Saved entries
=-=-=-=-=

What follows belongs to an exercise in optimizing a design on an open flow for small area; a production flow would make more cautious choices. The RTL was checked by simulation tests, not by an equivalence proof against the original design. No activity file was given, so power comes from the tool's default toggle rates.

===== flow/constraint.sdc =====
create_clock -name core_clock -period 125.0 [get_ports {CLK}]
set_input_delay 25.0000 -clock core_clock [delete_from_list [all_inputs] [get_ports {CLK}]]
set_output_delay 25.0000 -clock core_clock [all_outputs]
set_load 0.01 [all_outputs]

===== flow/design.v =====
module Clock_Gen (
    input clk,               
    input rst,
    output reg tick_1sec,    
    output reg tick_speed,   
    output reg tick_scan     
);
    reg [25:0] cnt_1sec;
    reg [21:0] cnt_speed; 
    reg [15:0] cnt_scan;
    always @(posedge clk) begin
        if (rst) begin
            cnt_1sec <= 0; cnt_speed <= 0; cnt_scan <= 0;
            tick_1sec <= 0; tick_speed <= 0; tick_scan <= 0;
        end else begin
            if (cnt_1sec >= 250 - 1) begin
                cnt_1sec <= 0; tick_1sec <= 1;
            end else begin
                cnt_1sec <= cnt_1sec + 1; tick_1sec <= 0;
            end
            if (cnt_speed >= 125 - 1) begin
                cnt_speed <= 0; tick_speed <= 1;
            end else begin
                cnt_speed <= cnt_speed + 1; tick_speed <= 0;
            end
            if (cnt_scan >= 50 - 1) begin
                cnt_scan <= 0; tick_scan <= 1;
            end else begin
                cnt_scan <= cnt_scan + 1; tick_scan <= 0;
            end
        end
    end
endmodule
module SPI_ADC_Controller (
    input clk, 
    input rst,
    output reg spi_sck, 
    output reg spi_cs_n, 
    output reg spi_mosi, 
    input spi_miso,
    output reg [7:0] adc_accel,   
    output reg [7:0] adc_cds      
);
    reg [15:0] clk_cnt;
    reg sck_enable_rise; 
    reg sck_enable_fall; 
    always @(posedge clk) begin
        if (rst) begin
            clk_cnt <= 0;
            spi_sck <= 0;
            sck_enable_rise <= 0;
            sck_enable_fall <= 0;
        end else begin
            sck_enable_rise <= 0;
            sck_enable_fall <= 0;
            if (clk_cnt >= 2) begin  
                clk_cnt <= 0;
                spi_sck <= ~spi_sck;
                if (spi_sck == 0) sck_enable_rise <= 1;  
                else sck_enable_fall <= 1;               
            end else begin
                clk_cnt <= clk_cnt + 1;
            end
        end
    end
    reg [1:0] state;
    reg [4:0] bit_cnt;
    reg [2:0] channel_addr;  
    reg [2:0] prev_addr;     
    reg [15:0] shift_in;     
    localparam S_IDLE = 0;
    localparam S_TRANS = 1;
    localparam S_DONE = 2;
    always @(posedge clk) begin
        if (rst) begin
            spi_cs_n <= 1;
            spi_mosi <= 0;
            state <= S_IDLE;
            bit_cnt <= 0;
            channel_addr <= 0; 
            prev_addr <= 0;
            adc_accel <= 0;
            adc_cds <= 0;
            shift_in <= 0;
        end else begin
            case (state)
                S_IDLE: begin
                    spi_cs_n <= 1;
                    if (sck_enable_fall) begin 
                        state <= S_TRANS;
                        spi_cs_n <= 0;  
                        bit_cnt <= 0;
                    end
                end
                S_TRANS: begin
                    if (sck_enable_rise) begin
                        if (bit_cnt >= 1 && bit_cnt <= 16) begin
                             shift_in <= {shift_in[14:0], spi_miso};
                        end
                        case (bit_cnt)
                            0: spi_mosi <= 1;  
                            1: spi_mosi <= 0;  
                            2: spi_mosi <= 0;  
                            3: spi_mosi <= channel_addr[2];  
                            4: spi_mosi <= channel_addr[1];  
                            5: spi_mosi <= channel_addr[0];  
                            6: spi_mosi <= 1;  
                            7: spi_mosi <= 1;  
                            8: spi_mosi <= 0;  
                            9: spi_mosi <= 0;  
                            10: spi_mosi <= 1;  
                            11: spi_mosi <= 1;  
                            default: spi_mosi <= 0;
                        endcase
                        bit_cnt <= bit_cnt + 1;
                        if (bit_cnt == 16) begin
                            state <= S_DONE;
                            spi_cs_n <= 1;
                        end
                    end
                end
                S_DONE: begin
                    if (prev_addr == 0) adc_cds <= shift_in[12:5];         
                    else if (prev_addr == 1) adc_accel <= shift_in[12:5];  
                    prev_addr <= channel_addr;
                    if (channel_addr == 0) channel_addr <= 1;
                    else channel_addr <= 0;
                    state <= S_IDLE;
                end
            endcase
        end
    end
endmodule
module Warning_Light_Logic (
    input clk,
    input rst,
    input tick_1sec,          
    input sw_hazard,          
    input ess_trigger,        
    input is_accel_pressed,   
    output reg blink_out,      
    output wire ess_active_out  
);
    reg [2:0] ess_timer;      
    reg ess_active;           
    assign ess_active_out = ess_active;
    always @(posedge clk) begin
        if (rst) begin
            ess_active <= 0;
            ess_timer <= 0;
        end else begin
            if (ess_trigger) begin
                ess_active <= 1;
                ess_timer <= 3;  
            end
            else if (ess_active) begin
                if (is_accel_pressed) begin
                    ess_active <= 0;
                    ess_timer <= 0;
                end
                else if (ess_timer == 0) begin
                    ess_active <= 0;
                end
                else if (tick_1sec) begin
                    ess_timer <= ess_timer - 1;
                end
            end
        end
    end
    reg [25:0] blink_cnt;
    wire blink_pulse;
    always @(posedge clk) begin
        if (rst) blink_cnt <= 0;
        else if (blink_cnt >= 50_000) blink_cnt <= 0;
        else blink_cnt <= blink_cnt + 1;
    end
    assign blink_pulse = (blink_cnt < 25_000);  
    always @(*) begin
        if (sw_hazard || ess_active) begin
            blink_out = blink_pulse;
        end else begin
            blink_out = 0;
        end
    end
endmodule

=-=-=-=-=

[Your instructions]:
All of the lines above should be returned exactly as written.

[Output of the exercise]:
What follows belongs to an exercise in optimizing a design on an open flow for small area; a production flow would make more cautious choices. The RTL was checked by simulation tests, not by an equivalence proof against the original design. No activity file was given, so power comes from the tool's default toggle rates.

===== flow/constraint.sdc =====
create_clock -name core_clock -period 125.0 [get_ports {CLK}]
set_input_delay 25.0000 -clock core_clock [delete_from_list [all_inputs] [get_ports {CLK}]]
set_output_delay 25.0000 -clock core_clock [all_outputs]
set_load 0.01 [all_outputs]

===== flow/design.v =====
module Clock_Gen (
    input clk,               
    input rst,
    output reg tick_1sec,    
    output reg tick_speed,   
    output reg tick_scan     
);
    reg [25:0] cnt_1sec;
    reg [21:0] cnt_speed; 
    reg [15:0] cnt_scan;
    always @(posedge clk) begin
        if (rst) begin
            cnt_1sec <= 0; cnt_speed <= 0; cnt_scan <= 0;
            tick_1sec <= 0; tick_speed <= 0; tick_scan <= 0;
        end else begin
            if (cnt_1sec >= 250 - 1) begin
                cnt_1sec <= 0; tick_1sec <= 1;
            end else begin
                cnt_1sec <= cnt_1sec + 1; tick_1sec <= 0;
            end
            if (cnt_speed >= 125 - 1) begin
                cnt_speed <= 0; tick_speed <= 1;
            end else begin
                cnt_speed <= cnt_speed + 1; tick_speed <= 0;
            end
            if (cnt_scan >= 50 - 1) begin
                cnt_scan <= 0; tick_scan <= 1;
            end else begin
                cnt_scan <= cnt_scan + 1; tick_scan <= 0;
            end
        end
    end
endmodule
module SPI_ADC_Controller (
    input clk, 
    input rst,
    output reg spi_sck, 
    output reg spi_cs_n, 
    output reg spi_mosi, 
    input spi_miso,
    output reg [7:0] adc_accel,   
    output reg [7:0] adc_cds      
);
    reg [15:0] clk_cnt;
    reg sck_enable_rise; 
    reg sck_enable_fall; 
    always @(posedge clk) begin
        if (rst) begin
            clk_cnt <= 0;
            spi_sck <= 0;
            sck_enable_rise <= 0;
            sck_enable_fall <= 0;
        end else begin
            sck_enable_rise <= 0;
            sck_enable_fall <= 0;
            if (clk_cnt >= 2) begin  
                clk_cnt <= 0;
                spi_sck <= ~spi_sck;
                if (spi_sck == 0) sck_enable_rise <= 1;  
                else sck_enable_fall <= 1;               
            end else begin
                clk_cnt <= clk_cnt + 1;
            end
        end
    end
    reg [1:0] state;
    reg [4:0] bit_cnt;
    reg [2:0] channel_addr;  
    reg [2:0] prev_addr;     
    reg [15:0] shift_in;     
    localparam S_IDLE = 0;
    localparam S_TRANS = 1;
    localparam S_DONE = 2;
    always @(posedge clk) begin
        if (rst) begin
            spi_cs_n <= 1;
            spi_mosi <= 0;
            state <= S_IDLE;
            bit_cnt <= 0;
            channel_addr <= 0; 
            prev_addr <= 0;
            adc_accel <= 0;
            adc_cds <= 0;
            shift_in <= 0;
        end else begin
            case (state)
                S_IDLE: begin
                    spi_cs_n <= 1;
                    if (sck_enable_fall) begin 
                        state <= S_TRANS;
                        spi_cs_n <= 0;  
                        bit_cnt <= 0;
                    end
                end
                S_TRANS: begin
                    if (sck_enable_rise) begin
                        if (bit_cnt >= 1 && bit_cnt <= 16) begin
                             shift_in <= {shift_in[14:0], spi_miso};
                        end
                        case (bit_cnt)
                            0: spi_mosi <= 1;  
                            1: spi_mosi <= 0;  
                            2: spi_mosi <= 0;  
                            3: spi_mosi <= channel_addr[2];  
                            4: spi_mosi <= channel_addr[1];  
                            5: spi_mosi <= channel_addr[0];  
                            6: spi_mosi <= 1;  
                            7: spi_mosi <= 1;  
                            8: spi_mosi <= 0;  
                            9: spi_mosi <= 0;  
                            10: spi_mosi <= 1;  
                            11: spi_mosi <= 1;  
                            default: spi_mosi <= 0;
                        endcase
                        bit_cnt <= bit_cnt + 1;
                        if (bit_cnt == 16) begin
                            state <= S_DONE;
                            spi_cs_n <= 1;
                        end
                    end
                end
                S_DONE: begin
                    if (prev_addr == 0) adc_cds <= shift_in[12:5];         
                    else if (prev_addr == 1) adc_accel <= shift_in[12:5];  
                    prev_addr <= channel_addr;
                    if (channel_addr == 0) channel_addr <= 1;
                    else channel_addr <= 0;
                    state <= S_IDLE;
                end
            endcase
        end
    end
endmodule
module Warning_Light_Logic (
    input clk,
    input rst,
    input tick_1sec,          
    input sw_hazard,          
    input ess_trigger,        
    input is_accel_pressed,   
    output reg blink_out,      
    output wire ess_active_out  
);
    reg [2:0] ess_timer;      
    reg ess_active;           
    assign ess_active_out = ess_active;
    always @(posedge clk) begin
        if (rst) begin
            ess_active <= 0;
            ess_timer <= 0;
        end else begin
            if (ess_trigger) begin
                ess_active <= 1;
                ess_timer <= 3;  
            end
            else if (ess_active) begin
                if (is_accel_pressed) begin
                    ess_active <= 0;
                    ess_timer <= 0;
                end
                else if (ess_timer == 0) begin
                    ess_active <= 0;
                end
                else if (tick_1sec) begin
                    ess_timer <= ess_timer - 1;
                end
            end
        end
    end
    reg [25:0] blink_cnt;
    wire blink_pulse;
    always @(posedge clk) begin
        if (rst) blink_cnt <= 0;
        else if (blink_cnt >= 50_000) blink_cnt <= 0;
        else blink_cnt <= blink_cnt + 1;
    end
    assign blink_pulse = (blink_cnt < 25_000);  
    always @(*) begin
        if (sw_hazard || ess_active) begin
            blink_out = blink_pulse;
        end else begin
            blink_out = 0;
        end
    end
endmodule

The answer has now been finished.